Return the data below exactly, but only from the line containing "crit_slowest_cell = dfxtp_2" through the line containing "netSwitchingFraction_pct = 22.0", with both of those lines included.

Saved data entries

-------

### src/rtl/id_ex_pipeline_reg.sv
// rtl/id_ex_pipeline_reg.sv - ID/EX pipeline register with flush, stall and load-use bubble insertion
// Optional bubble counter enabled by ID_EX_BUBBLE_CNT_EN
module id_ex_pipeline_reg #(
    parameter int DATA_W = 32,
    parameter int REG_AW = 6
`ifdef ID_EX_BUBBLE_CNT_EN
    ,
    parameter int CNT_W  = 16
`endif
) (
    input  logic              in_clk,
    input  logic              in_rst,
    input  logic              in_valid,
    input  logic              in_stall,
    input  logic              in_flush,
    input  logic              in_ctrl_regwrt,
    input  logic              in_ctrl_memrd,
    input  logic              in_ctrl_memwrt,
    input  logic              in_ctrl_alusrc,
    input  logic [2:0]        in_ctrl_aluop,
    input  logic              in_ctrl_memtoreg,
    input  logic              in_ctrl_branch,
    input  logic              in_ctrl_btype,
    input  logic              in_ctrl_jump,
    input  logic [REG_AW-1:0] in_rs_idx,
    input  logic [REG_AW-1:0] in_rt_idx,
    input  logic [REG_AW-1:0] in_rd_idx,
    input  logic [DATA_W-1:0] in_rs_val,
    input  logic [DATA_W-1:0] in_rt_val,
    input  logic [DATA_W-1:0] in_imm,
    input  logic [DATA_W-1:0] in_pc,
    output logic              out_valid,
    output logic              out_ctrl_regwrt,
    output logic              out_ctrl_memrd,
    output logic              out_ctrl_memwrt,
    output logic              out_ctrl_alusrc,
    output logic [2:0]        out_ctrl_aluop,
    output logic              out_ctrl_memtoreg,
    output logic              out_ctrl_branch,
    output logic              out_ctrl_btype,
    output logic              out_ctrl_jump,
    output logic [REG_AW-1:0] out_rd_idx,
    output logic [DATA_W-1:0] out_rs_val,
    output logic [DATA_W-1:0] out_rt_val,
    output logic [DATA_W-1:0] out_imm,
    output logic [DATA_W-1:0] out_pc,
`ifdef ID_EX_BUBBLE_CNT_EN
    output logic [CNT_W-1:0]  out_bubble_cnt,
`endif
    output logic              out_hazard
);

    logic do_bubble;
    logic do_load;

    // A load in EX whose destination feeds the ID instruction must be separated by one bubble
    assign out_hazard = out_valid & out_ctrl_memrd & in_valid
                      & ((out_rd_idx == in_rs_idx) | (out_rd_idx == in_rt_idx));

    always_comb begin
        do_bubble = 1'b0;
        do_load   = 1'b0;
        if (in_flush) begin
            do_bubble = 1'b1;
        end else if (!in_stall) begin
            if (out_hazard) begin
                do_bubble = 1'b1;
            end else begin
                do_load = 1'b1;
            end
        end
    end

    always_ff @(posedge in_clk) begin
        if (in_rst || do_bubble) begin
            out_valid         <= 1'b0;
            out_ctrl_regwrt   <= 1'b0;
            out_ctrl_memrd    <= 1'b0;
            out_ctrl_memwrt   <= 1'b0;
            out_ctrl_alusrc   <= 1'b0;
            out_ctrl_aluop    <= 3'b000;
            out_ctrl_memtoreg <= 1'b0;
            out_ctrl_branch   <= 1'b0;
            out_ctrl_btype    <= 1'b0;
            out_ctrl_jump     <= 1'b0;
            out_rd_idx        <= '0;
            out_rs_val        <= '0;
            out_rt_val        <= '0;
            out_imm           <= '0;
            out_pc            <= '0;
        end else if (do_load) begin
            // Control is gated by valid so an empty ID slot can never write state
            out_valid         <= in_valid;
            out_ctrl_regwrt   <= in_ctrl_regwrt & in_valid;
            out_ctrl_memrd    <= in_ctrl_memrd & in_valid;
            out_ctrl_memwrt   <= in_ctrl_memwrt & in_valid;
            out_ctrl_alusrc   <= in_ctrl_alusrc & in_valid;
            out_ctrl_aluop    <= in_ctrl_aluop & {3{in_valid}};
            out_ctrl_memtoreg <= in_ctrl_memtoreg & in_valid;
            out_ctrl_branch   <= in_ctrl_branch & in_valid;
            out_ctrl_btype    <= in_ctrl_btype & in_valid;
            out_ctrl_jump     <= in_ctrl_jump & in_valid;
            out_rd_idx        <= in_rd_idx;
            out_rs_val        <= in_rs_val;
            out_rt_val        <= in_rt_val;
            out_imm           <= in_imm;
            out_pc            <= in_pc;
        end
    end

`ifdef ID_EX_BUBBLE_CNT_EN
    always_ff @(posedge in_clk) begin
        if (in_rst) begin
            out_bubble_cnt <= '0;
        end else if (do_bubble && (out_bubble_cnt != {CNT_W{1'b1}})) begin
            out_bubble_cnt <= out_bubble_cnt + {{(CNT_W-1){1'b0}}, 1'b1};
        end
    end
`endif

endmodule
### config.mk
export PLATFORM = sky130hd
export DESIGN_NAME = id_ex_pipeline_reg
export DESIGN_NICKNAME = d
export VERILOG_FILES = /design/src/rtl/id_ex_pipeline_reg.sv
export SDC_FILE = /design/constraint.sdc
export NUM_CORES = 1
export LEC_CHECK = 0
export BUFFER_PORTS_ARGS = -buffer_cell sky130_fd_sc_hd__clkbuf_2
export CORE_AREA = 2 2 119 121
export DETAILED_ROUTE_END_ITERATION = 8
export DIE_AREA = 0 0 121 123
export PLACE_DENSITY = 0.71
export SLEW_MARGIN = 30
export SYNTH_ARGS = -nofsm -noshare
export SYNTH_HDL_FRONTEND = slang
export SYNTH_SLANG_ARGS = --single-unit
### constraint.sdc
create_clock -name in_clk -period 1.8 [get_ports in_clk]
set_input_delay 0.27 -clock in_clk [delete_from_list [all_inputs] [get_ports in_clk]]
set_output_delay 0.27 -clock in_clk [all_outputs]
set_load 0.005 [all_outputs]
# After elaboration in Yosys (flattened, before gate mapping)
# Index checks and enable logic that the tools add are counted.
# word_totals
regBits	146
input_bits	162
# op_classes
eq_ne	2
muxes	6
n_bitwise	13
n_reduce_logical	1
# op_table
cell	count
equality test 6 bit	2
bitwise AND 1 bit	11
two-way mux 1 bit	6
bitwise AND 3 bit	1
logical OR 1 bit	1
bitwise OR 1 bit	1

# Logic depth before layout (Yosys ltp)
# logic_depth
ltp_word	7
depth_mapped	8

# Least setup slack after synthesis
# Ideal clock, no wire load.
# synth_timing
kind	register -> register
start	reg out_rd_idx[5]
end	reg out_imm[29]
setup_ns	0.117
arrival_time_ns	1.697
required_time_ns	1.683
slack_ns	-0.014
path_stages_with_launch	9
period_less_slack_ns	1.814
cell_sequence	dfxtp_1 -> xor2_1 -> nor4_2 -> a221oi_2 -> nor2b_1 -> buf_2 -> buf_6 -> buf_6 -> a22o_1
# synth_via
elab_chain_len	7
# synth_lines
item	line	text
from (decl)	42	output logic [REG_AW-1:0] out_rd_idx,
from (signal assigned)	103	out_rd_idx <= in_rd_idx;
equality test 6 bit	58	& ((out_rd_idx == in_rs_idx) | (out_rd_idx == in_rt_idx));
bitwise OR 1 bit (*)	58	
bitwise AND 1 bit (*)	58	
two-way mux 1 bit	66	if (out_hazard) begin
two-way mux 1 bit	65	end else if (!in_stall) begin
two-way mux 1 bit	63	if (in_flush) begin
logical OR 1 bit	75	if (in_rst || do_bubble) begin
to (signal assigned)	106	out_imm <= in_imm;
to (decl)	45	output logic [DATA_W-1:0] out_imm,
# Mark *: on every way between the ends. The rest lies on a longest branch, timed or not.
# A chain may end at the register's enable or synchronous reset.

# Worst setup path after layout
# layout_timing
start	reg out_rd_idx[0]
end	out out_hazard
# layout_via
elab_chain_len	3
# layout_lines
item	line	text
equality test 6 bit	58	
bitwise OR 1 bit (*)	58	
bitwise AND 1 bit (*)	58	
to (decl)	50	output logic out_hazard
# Marked as above.

==> flow_summary.ini <==
[critical_path]
r2r_start = out_rd_idx[0]
r2r_end = out_rt_val[5]
cp.arrival_ns = 1.58
critical_path_class = reg -> out
crit_required_ns = 1.53
crit_end = out_hazard
crit_slowest_cell = dfxtp_2
start_kind = register
cp_cell_sequence = xor2_2 -> nor4_4 -> a22oi_2 -> inv_1 -> clkbuf_2
cp-end-kind = output port
r2r_setup_slack_ns = -0.04
worst-path-max-fanout = 3
critPathMaxStageDelay_ns = 0.35
r2r_cells = 7
critPathLaunch = out_rd_idx[0]

[yosys]
ys_ff_latch = 146
yosysSeqAreaShare_pct = 62.6
synth_cell_types = 21
mappedNetlistNets = 536
yosys_warnings = 0
syn_inst = 374
synth_area_per_cell_sq_um = 12.5
synth-edff-count = 0
syn_area_sq_um = 4670
ys.flop_type = dfxtp_1
synthArstFlopShare_pct = 0

[global_routing]
antenna_found_initial = 0
grt-ovfl-total = 0
grt_pass1_vias = 4045
grt_max_degree = 72
grt_pass1_wl_um = 19600
grt_use_total_pct = 16.8

[hold_path]
hp-class = in -> reg
min_path_cells = 2

[layout]
antenna_cells = 0
ff_latch_area_sq_um = 2940
area_growth_pct = 58.7
fin_nets = 862
layout_common_cells = clkbuf_2 (308), dfxtp_1 (140), a22o_1 (135)
n_fill_cell = 1157
final_layout_size_suffix_gt1_share_pct = 55.7
multi_input_area_sq_um = 1700
final_common_cell = clkbuf_2

[detailed_routing]
post_drt_wl_per_cell_um = 16.1
route.vias.total = 4346
drtIter0Drc = 179
final_antenna_net_count = 0
viasPerCell = 4.87
drc = 0
drt-pass1-iter-count = 4
totalWireLength_um = 14300

[pwr]
totalPowerFinal_mw = 7.53
seqPwrFrac_pct = 45.1
powerDensity_nw_per_um2 = 1020
clkPwrFrac_pct = 46.6
cellInternalPower_mw = 5.87
peakVddDrop_mv = 0.971
p_leak_nw = 3.62
combPwrFrac_pct = 8.3
netSwitchingFraction_pct = 22.0
p_switching_mw = 1.66

[outcome]
failed_checks = negative setup slack
status = finished with violations

[sta]
period_minus_slack_ns = 1.85
hold_ws_ns = 0.0765
fin_crit_sh_pct = 103
hold_violations = 0
setup_violations = 58
rsz0062_at_grt = yes
final_max_slew_viol_count = 0
fin_ws_ns = -0.0548
tns_ns = -0.606
slew-limit-headroom_pct = 79.6
clock-skew-final_ns = 0.00574
fmaxAchievable_ghz = 0.539
max_slew.worst_pin.slew_ns = 0.305

[clock_network]
htree_levels = 4
cts_tree = yes
clkTransAtPathRegs_ns = 0.06
clock-sinks = 146
cts_buffer_depth = 2
cts_made_buffers = 17
clk_latency_ns = 0.40
cts-root-buf = clkbuf_16

[die]
rows = 43
die_area_sq_um = 14900
core_area_sq_um = 13600
ios = 309
initial_utilization_pct = 34.3
die_width_um = 121
die-height_um = 123

[place]
dp_slack_ns = -0.0914
place_congestion = 0.830
dp.final_hpwl_um = 9670
port_buffers = 308

[job]
max-cap-violations = 0
[metrics by stage]
step                util (%)  instance area (sq um)  cells
floorplan                  -                   4670    374
global placement        47.5                   6460    848
detailed placement      47.5                   6460    848
CTS                     52.5                   7150    888
global route            54.4                   7410    893
finish                  54.4                   7410    893
[cells in the mapped netlist (all sizes together) (2+ instances only)]
cell    instances  area [sq um]
nand3          12          60.1
xor2           12           105
buf            15           113
dfxtp         146          2920
a21oi          10          50.1
clkbuf         19          71.3
nand2b         10          62.6
nor2            2          7.51
nor4            2          25.0
a22o          135          1180
nor3            2          10.0
[area by class of cell]
class | count | area share, %
flip-flops and latches | 146 | 39.7
multi-input cells | 193 | 22.9
well taps | 180 | 3.04
inverters | 1 | 0.0507
repair buffers | 341 | 26.4
clock buffers | 19 | 5.84
clock inverters | 13 | 2.16
[metal layers]
layer | global-route usage, % | part of all wire (%)
met4 | 5.45 | 1.3
met3 | 6.23 | 8.7
met5 | 0 | 0
met1 | 19.9 | 40
met2 | 28.1 | 50
[worst max-delay path, delay by kind of cell, from the launching register on]
kind | cells | cell delay [ns]
flip-flops | 1 | 0.35
AND/OR/NAND/NOR | 1 | 0.34
buffers and inverters | 2 | 0.19
XOR/XNOR | 1 | 0.16
AO/OA/AOI/OAI | 1 | 0.15
[sequential cells by signal, indices dropped and copies added, names as in the netlist]
signal             cells
out_ctrl_aluop         3
out_ctrl_alusrc        1
out_ctrl_branch        1
out_ctrl_btype         1
out_ctrl_jump          1
out_ctrl_memrd         1
out_ctrl_memtoreg      1
out_ctrl_memwrt        1
out_ctrl_regwrt        1
out_imm               32
out_pc                32
out_rd_idx             6
out_rs_val            32
out_rt_val            32
out_valid              1
[power groups by stage]
stage          logic (mW)  clock network (mW)  registers (mW)
2_1_floorplan       0.205                   0            3.47
3_3_place_gp        0.544                   0            3.46
3_5_place_dp        0.559                   0            3.46
4_1_cts             0.575                3.58            3.40
5_1_grt             0.677                3.74            3.41
6_report            0.626                3.51            3.40
[cell families (layout without fill, tap and decap cells)]
family,Yosys count,in the layout,share of synthesized area (%)
compound gates,149,149,27.1
xor+xnor,12,12,2.25
buf+inv,35,374,4.02
flops,146,146,62.6
simple gates,32,32,4.02
[what timing repair did]
item / CTS / global route
gates resized for setup: 11 / 29
pin swaps: 6 / 8
setup buffers: 8 / 0
gates cloned: 0 / 6
endpoints found under the setup margin: 130 / 143
hold buffers: 0 / 0
[worst min path at each step]
stage | startpoint | to
floorplan | in_rd_idx[0] | out_rd_idx[0]
global placement | out_rs_val[21] | out_rs_val[21]
detailed placement | out_imm[17] | out_imm[17]
CTS | in_pc[25] | out_pc[25]
global route | in_pc[2] | out_pc[2]
finish | in_rt_val[29] | out_rt_val[29]
Power figures use the tool's default switching activity.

-------

Task output
crit_slowest_cell = dfxtp_2
start_kind = register
cp_cell_sequence = xor2_2 -> nor4_4 -> a22oi_2 -> inv_1 -> clkbuf_2
cp-end-kind = output port
r2r_setup_slack_ns = -0.04
worst-path-max-fanout = 3
critPathMaxStageDelay_ns = 0.35
r2r_cells = 7
critPathLaunch = out_rd_idx[0]

[yosys]
ys_ff_latch = 146
yosysSeqAreaShare_pct = 62.6
synth_cell_types = 21
mappedNetlistNets = 536
yosys_warnings = 0
syn_inst = 374
synth_area_per_cell_sq_um = 12.5
synth-edff-count = 0
syn_area_sq_um = 4670
ys.flop_type = dfxtp_1
synthArstFlopShare_pct = 0

[global_routing]
antenna_found_initial = 0
grt-ovfl-total = 0
grt_pass1_vias = 4045
grt_max_degree = 72
grt_pass1_wl_um = 19600
grt_use_total_pct = 16.8

[hold_path]
hp-class = in -> reg
min_path_cells = 2

[layout]
antenna_cells = 0
ff_latch_area_sq_um = 2940
area_growth_pct = 58.7
fin_nets = 862
layout_common_cells = clkbuf_2 (308), dfxtp_1 (140), a22o_1 (135)
n_fill_cell = 1157
final_layout_size_suffix_gt1_share_pct = 55.7
multi_input_area_sq_um = 1700
final_common_cell = clkbuf_2

[detailed_routing]
post_drt_wl_per_cell_um = 16.1
route.vias.total = 4346
drtIter0Drc = 179
final_antenna_net_count = 0
viasPerCell = 4.87
drc = 0
drt-pass1-iter-count = 4
totalWireLength_um = 14300

[pwr]
totalPowerFinal_mw = 7.53
seqPwrFrac_pct = 45.1
powerDensity_nw_per_um2 = 1020
clkPwrFrac_pct = 46.6
cellInternalPower_mw = 5.87
peakVddDrop_mv = 0.971
p_leak_nw = 3.62
combPwrFrac_pct = 8.3
netSwitchingFraction_pct = 22.0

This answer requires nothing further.